## INSTRUCTIONS TO FOLLOW:
Copy word for word the lines from the start of the records through the line that contains "assign r[3] = ren && raddr[10] && raddr[9];", both included.

[Stored data]
■ ■ ■ ■ ■
==> /design/flow/design.v <==
`timescale 1ns/1ps
module Multi_Bank_Memory (clk, ren, wen, waddr, raddr, din, dout);
input clk;
input ren, wen;
input [10:0] waddr;
input [10:0] raddr;
input [7:0] din;
output reg [7:0] dout;
wire [6:0] addr[3:0];
wire [3:0] w,r;
wire [7:0] wout[3:0];
reg [10:0] r_addr;
assign w[0] = wen && ~waddr[10] && ~waddr[9]; 
assign w[1] = wen && ~waddr[10] && waddr[9];
assign w[2] = wen && waddr[10] && ~waddr[9]; 
assign w[3] = wen && waddr[10] && waddr[9];
assign r[0] = ren && ~raddr[10] && ~raddr[9]; 
assign r[1] = ren && ~raddr[10] && raddr[9];
assign r[2] = ren && raddr[10] && ~raddr[9]; 
assign r[3] = ren && raddr[10] && raddr[9];
Bank b1(clk, r[0], w[0], waddr, raddr, din, wout[0]);
Bank b2(clk, r[1], w[1], waddr, raddr, din, wout[1]);
Bank b3(clk, r[2], w[2], waddr, raddr, din, wout[2]);
Bank b4(clk, r[3], w[3], waddr, raddr, din, wout[3]);
always @(posedge clk) begin
    r_addr <= raddr;
end
always @(*) begin
    if(r_addr[10:9] == 0) dout = wout[0];
    else if(r_addr[10:9] == 1) dout = wout[1];
    else if(r_addr[10:9]== 2) dout = wout[2];
    else if(r_addr[10:9] == 3) dout = wout[3];
    else dout = 8'b00000000;
end
endmodule
module Bank(clk, ren, wen, waddr, raddr, din, dout);
input clk;
input ren, wen;
input [10:0] waddr;
input [10:0] raddr;
input [7:0] din;
output reg [7:0] dout;
wire [7:0] wout[3:0];
wire [6:0] addr[3:0];
wire [3:0] w,r;
reg [10:0] r_addr;
assign w[0] = wen && ~waddr[8] && ~waddr[7]; 
assign w[1] = wen && ~waddr[8] && waddr[7];
assign w[2] = wen && waddr[8] && ~waddr[7]; 
assign w[3] = wen && waddr[8] && waddr[7];
assign r[0] = ren && ~raddr[8] && ~raddr[7]; 
assign r[1] = ren && ~raddr[8] && raddr[7];
assign r[2] = ren && raddr[8] && ~raddr[7]; 
assign r[3] = ren && raddr[8] && raddr[7];
assign addr[0] = (r[0]) ? raddr[6:0] : waddr[6:0];
assign addr[1] = (r[1]) ? raddr[6:0] : waddr[6:0];
assign addr[2] = (r[2]) ? raddr[6:0] : waddr[6:0];
assign addr[3] = (r[3]) ? raddr[6:0] : waddr[6:0]; 
Memory m1(clk, r[0], w[0], addr[0], din, wout[0]);
Memory m2(clk, r[1], w[1], addr[1], din, wout[1]);
Memory m3(clk, r[2], w[2], addr[2], din, wout[2]);
Memory m4(clk, r[3], w[3], addr[3], din, wout[3]);
always @(posedge clk) begin
    r_addr <= raddr;
end
always @(*) begin
    if(r_addr[8:7] == 0) dout = wout[0];
    else if(r_addr[8:7] == 1) dout = wout[1];
    else if(r_addr[8:7]== 2) dout = wout[2];
    else if(r_addr[8:7] == 3) dout = wout[3];
    else dout = 8'b00000000;
end
endmodule
module Memory (clk, ren, wen, addr, din, dout);
input clk;
input ren, wen;
input [6:0] addr;
input [7:0] din;
output [7:0] dout;
reg [7:0] mem[127:0];
reg [7:0] dout;
always @(posedge clk) begin
    if(ren == 1'b1 ) 
    begin
        dout <= mem[addr];
    end
    else  if(wen == 1'b1 )begin
        mem[addr] <= din;
        dout <= 8'b0;
     end
     else dout <= 0;
end
endmodule
==> /design/flow/config.mk <==
export PLATFORM = sky130hd
export DESIGN_NAME = Multi_Bank_Memory
export DESIGN_NICKNAME = Multi_Bank_Memory
export VERILOG_FILES = /design/flow/design.v
export SDC_FILE = /design/flow/constraint.sdc
export NUM_CORES = 4
export LEC_CHECK = 1
export CORE_UTILIZATION = 30
export SYNTH_MEMORY_MAX_BITS = 65536
==> /design/flow/constraint.sdc <==
current_design Multi_Bank_Memory

set clk_period 15.3
set clk_io_pct 0.2

create_clock -name clk0 -period $clk_period [get_ports {clk}]

set non_clock_inputs [all_inputs -no_clocks]
set_input_delay [expr $clk_period * $clk_io_pct] -clock clk0 $non_clock_inputs
set_output_delay [expr $clk_period * $clk_io_pct] -clock clk0 [all_outputs]
==> /design/flow/run.sh <==
#!/bin/bash
# OpenROAD 26Q1-2900-gdf79404cd8, Yosys 0.63+post, stock flow scripts
make -C /OpenROAD-flow-scripts/flow DESIGN_CONFIG=/design/flow/config.mk WORK_HOME=/design/flow/orfs finish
■ ■ ■ ■ ■
## FINISHED EXERCISE:
==> /design/flow/design.v <==
`timescale 1ns/1ps
module Multi_Bank_Memory (clk, ren, wen, waddr, raddr, din, dout);
input clk;
input ren, wen;
input [10:0] waddr;
input [10:0] raddr;
input [7:0] din;
output reg [7:0] dout;
wire [6:0] addr[3:0];
wire [3:0] w,r;
wire [7:0] wout[3:0];
reg [10:0] r_addr;
assign w[0] = wen && ~waddr[10] && ~waddr[9]; 
assign w[1] = wen && ~waddr[10] && waddr[9];
assign w[2] = wen && waddr[10] && ~waddr[9]; 
assign w[3] = wen && waddr[10] && waddr[9];
assign r[0] = ren && ~raddr[10] && ~raddr[9]; 
assign r[1] = ren && ~raddr[10] && raddr[9];
assign r[2] = ren && raddr[10] && ~raddr[9]; 
assign r[3] = ren && raddr[10] && raddr[9];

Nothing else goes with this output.